# RECORDS FOR THIS TASK:
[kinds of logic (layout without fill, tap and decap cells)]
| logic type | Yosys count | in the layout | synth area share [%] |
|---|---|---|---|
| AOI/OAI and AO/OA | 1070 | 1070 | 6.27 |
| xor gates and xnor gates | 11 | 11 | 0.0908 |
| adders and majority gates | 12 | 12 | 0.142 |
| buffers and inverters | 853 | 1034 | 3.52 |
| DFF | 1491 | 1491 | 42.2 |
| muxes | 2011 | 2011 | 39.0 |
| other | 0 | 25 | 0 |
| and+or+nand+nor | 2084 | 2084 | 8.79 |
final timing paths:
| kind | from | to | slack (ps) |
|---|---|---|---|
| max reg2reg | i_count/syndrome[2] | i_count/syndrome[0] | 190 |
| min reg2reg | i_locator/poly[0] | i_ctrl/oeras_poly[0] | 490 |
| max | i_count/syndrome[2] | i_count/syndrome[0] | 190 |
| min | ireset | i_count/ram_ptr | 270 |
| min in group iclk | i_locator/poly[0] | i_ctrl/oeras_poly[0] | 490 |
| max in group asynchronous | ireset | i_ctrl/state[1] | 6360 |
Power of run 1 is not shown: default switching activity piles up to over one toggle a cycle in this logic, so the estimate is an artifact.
--- src/hw/can_defines.svh ---
/* CAN controller parameters
   Mailbox count, serial frame length and register offsets */
`ifndef CAN_DEFINES_SVH
`define CAN_DEFINES_SVH

`define CAN_NUM_MAILBOXES 4
// Start bit + 11 id + 4 len + 64 data
`define CAN_FRAME_BITS 80

`define CAN_MBOX_BASE 8'h40
`define CAN_MBOX_STRIDE 8'h10

`define CAN_REG_STATUS 8'h00
`define CAN_REG_RX_IDLEN 8'h10
`define CAN_REG_RX_DLO 8'h14
`define CAN_REG_RX_DHI 8'h18

`endif

--- src/hw/can_pkg.sv ---
/* CAN controller types
   Frame layout, mailbox write strobe and FSM state encodings */
`include "can_defines.svh"

package can_pkg;

  // Packed so that bit 78 is the first bit on the wire after the start bit
  typedef struct packed {
    logic [10:0] id;
    logic [3:0] len;
    logic [63:0] data;
  } can_frame_t;

  // Encoding follows address bits 3:2 within a mailbox
  typedef enum logic [1:0] {
    FIELD_ID_LEN = 2'd0,
    FIELD_DATA_LO = 2'd1,
    FIELD_DATA_HI = 2'd2,
    FIELD_REQUEST = 2'd3
  } mbox_field_e;

  typedef struct packed {
    logic [`CAN_NUM_MAILBOXES-1:0] en;
    mbox_field_e field;
    logic [31:0] wdata;
  } mbox_write_t;

  typedef enum logic [1:0] {AXI_IDLE, AXI_WRITE, AXI_READ, AXI_RESP} axi_state_e;

  typedef enum logic {TX_IDLE, TX_SHIFT} tx_state_e;

  typedef enum logic [1:0] {RX_IDLE, RX_SHIFT, RX_DONE} rx_state_e;

endpackage

--- src/hw/can_axi_regs.sv ---
/* AXI4-Lite register block
   Decodes mailbox writes, returns status and holds the received frame */
`timescale 1ns/1ps
`include "can_defines.svh"

module can_axi_regs (
  input logic s_axi_aclk,
  input logic s_axi_aresetn,
  input logic [31:0] s_axi_awaddr,
  input logic s_axi_awvalid,
  output logic s_axi_awready,
  input logic [31:0] s_axi_wdata,
  input logic [3:0] s_axi_wstrb,
  input logic s_axi_wvalid,
  output logic s_axi_wready,
  output logic [1:0] s_axi_bresp,
  output logic s_axi_bvalid,
  input logic s_axi_bready,
  input logic [31:0] s_axi_araddr,
  input logic s_axi_arvalid,
  output logic s_axi_arready,
  output logic [31:0] s_axi_rdata,
  output logic [1:0] s_axi_rresp,
  output logic s_axi_rvalid,
  input logic s_axi_rready,
  output can_pkg::mbox_write_t mbox_wr,
  input can_pkg::can_frame_t [`CAN_NUM_MAILBOXES-1:0] mbox_frame,
  input logic [`CAN_NUM_MAILBOXES-1:0] mbox_pending,
  input logic tx_busy,
  input can_pkg::can_frame_t rx_frame,
  input logic rx_done
);

  can_pkg::axi_state_e state;
  logic [7:0] wr_addr;
  logic [7:0] rd_addr;
  logic [31:0] rd_data;
  logic wr_fire;
  logic rx_ready;
  can_pkg::can_frame_t rx_frame_q;

  function automatic logic mbox_hit(input logic [7:0] addr, input int k);
    int lo;
    lo = `CAN_MBOX_BASE + k * `CAN_MBOX_STRIDE;
    return (int'(addr) >= lo) && (int'(addr) < lo + `CAN_MBOX_STRIDE);
  endfunction

  // Every response is OKAY; s_axi_wstrb is not decoded, writes are whole words
  assign s_axi_bresp = 2'b00;
  assign s_axi_rresp = 2'b00;

  assign wr_fire = (state == can_pkg::AXI_WRITE) && s_axi_wvalid && s_axi_wready;

  // Mailbox strobe lands on the same edge that raises bvalid
  always_comb begin
    mbox_wr.en = '0;
    mbox_wr.field = can_pkg::mbox_field_e'(wr_addr[3:2]);
    mbox_wr.wdata = s_axi_wdata;
    for (int k = 0; k < `CAN_NUM_MAILBOXES; k++) begin
      if (wr_fire && mbox_hit(wr_addr, k))
        mbox_wr.en[k] = 1'b1;
    end
  end

  always_comb begin
    rd_data = '0;
    case (rd_addr)
      `CAN_REG_STATUS: rd_data = {30'b0, rx_ready, tx_busy};
      `CAN_REG_RX_IDLEN: rd_data = {16'b0, rx_frame_q.len, 1'b0, rx_frame_q.id};
      `CAN_REG_RX_DLO: rd_data = rx_frame_q.data[31:0];
      `CAN_REG_RX_DHI: rd_data = rx_frame_q.data[63:32];
      default: begin
        for (int k = 0; k < `CAN_NUM_MAILBOXES; k++) begin
          if (mbox_hit(rd_addr, k)) begin
            case (can_pkg::mbox_field_e'(rd_addr[3:2]))
              can_pkg::FIELD_ID_LEN:
                rd_data = {16'b0, mbox_frame[k].len, 1'b0, mbox_frame[k].id};
              can_pkg::FIELD_DATA_LO: rd_data = mbox_frame[k].data[31:0];
              can_pkg::FIELD_DATA_HI: rd_data = mbox_frame[k].data[63:32];
              default: rd_data = {31'b0, mbox_pending[k]};
            endcase
          end
        end
      end
    endcase
  end

  always_ff @(posedge s_axi_aclk) begin
    if (!s_axi_aresetn) begin
      state <= can_pkg::AXI_IDLE;
      s_axi_awready <= 1'b0;
      s_axi_wready <= 1'b0;
      s_axi_bvalid <= 1'b0;
      s_axi_arready <= 1'b0;
      s_axi_rvalid <= 1'b0;
    end else begin
      case (state)
        can_pkg::AXI_IDLE: begin
          // Write wins when both address channels are valid
          if (s_axi_awvalid) begin
            s_axi_awready <= 1'b1;
            s_axi_wready <= 1'b1;
            wr_addr <= s_axi_awaddr[7:0];
            state <= can_pkg::AXI_WRITE;
          end else if (s_axi_arvalid) begin
            s_axi_arready <= 1'b1;
            rd_addr <= s_axi_araddr[7:0];
            state <= can_pkg::AXI_READ;
          end
        end
        can_pkg::AXI_WRITE: begin
          s_axi_awready <= 1'b0;
          if (wr_fire) begin
            s_axi_wready <= 1'b0;
            s_axi_bvalid <= 1'b1;
            state <= can_pkg::AXI_RESP;
          end
        end
        can_pkg::AXI_READ: begin
          s_axi_arready <= 1'b0;
          s_axi_rvalid <= 1'b1;
          s_axi_rdata <= rd_data;
          state <= can_pkg::AXI_RESP;
        end
        default: begin
          if (s_axi_bvalid && s_axi_bready) begin
            s_axi_bvalid <= 1'b0;
            state <= can_pkg::AXI_IDLE;
          end else if (s_axi_rvalid && s_axi_rready) begin
            s_axi_rvalid <= 1'b0;
            state <= can_pkg::AXI_IDLE;
          end
        end
      endcase
    end
  end

  // Sticky flag, a new frame takes precedence over the clearing read
  always_ff @(posedge s_axi_aclk) begin
    if (!s_axi_aresetn) begin
      rx_ready <= 1'b0;
    end else if (rx_done) begin
      rx_ready <= 1'b1;
    end else if (state == can_pkg::AXI_READ && rd_addr == `CAN_REG_RX_DHI) begin
      rx_ready <= 1'b0;
    end
  end

  always_ff @(posedge s_axi_aclk) begin
    if (rx_done)
      rx_frame_q <= rx_frame;
  end

  a_one_response: assert property (@(posedge s_axi_aclk) disable iff (!s_axi_aresetn)
    !(s_axi_bvalid && s_axi_rvalid));

endmodule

# WHAT YOU WILL DO:
Up to and including the line with "i_ctrl/state[1] | 6360 |", print every line of the material above, starting from its first line, exactly.

# RESULT:
[kinds of logic (layout without fill, tap and decap cells)]
| logic type | Yosys count | in the layout | synth area share [%] |
|---|---|---|---|
| AOI/OAI and AO/OA | 1070 | 1070 | 6.27 |
| xor gates and xnor gates | 11 | 11 | 0.0908 |
| adders and majority gates | 12 | 12 | 0.142 |
| buffers and inverters | 853 | 1034 | 3.52 |
| DFF | 1491 | 1491 | 42.2 |
| muxes | 2011 | 2011 | 39.0 |
| other | 0 | 25 | 0 |
| and+or+nand+nor | 2084 | 2084 | 8.79 |
final timing paths:
| kind | from | to | slack (ps) |
|---|---|---|---|
| max reg2reg | i_count/syndrome[2] | i_count/syndrome[0] | 190 |
| min reg2reg | i_locator/poly[0] | i_ctrl/oeras_poly[0] | 490 |
| max | i_count/syndrome[2] | i_count/syndrome[0] | 190 |
| min | ireset | i_count/ram_ptr | 270 |
| min in group iclk | i_locator/poly[0] | i_ctrl/oeras_poly[0] | 490 |
| max in group asynchronous | ireset | i_ctrl/state[1] | 6360 |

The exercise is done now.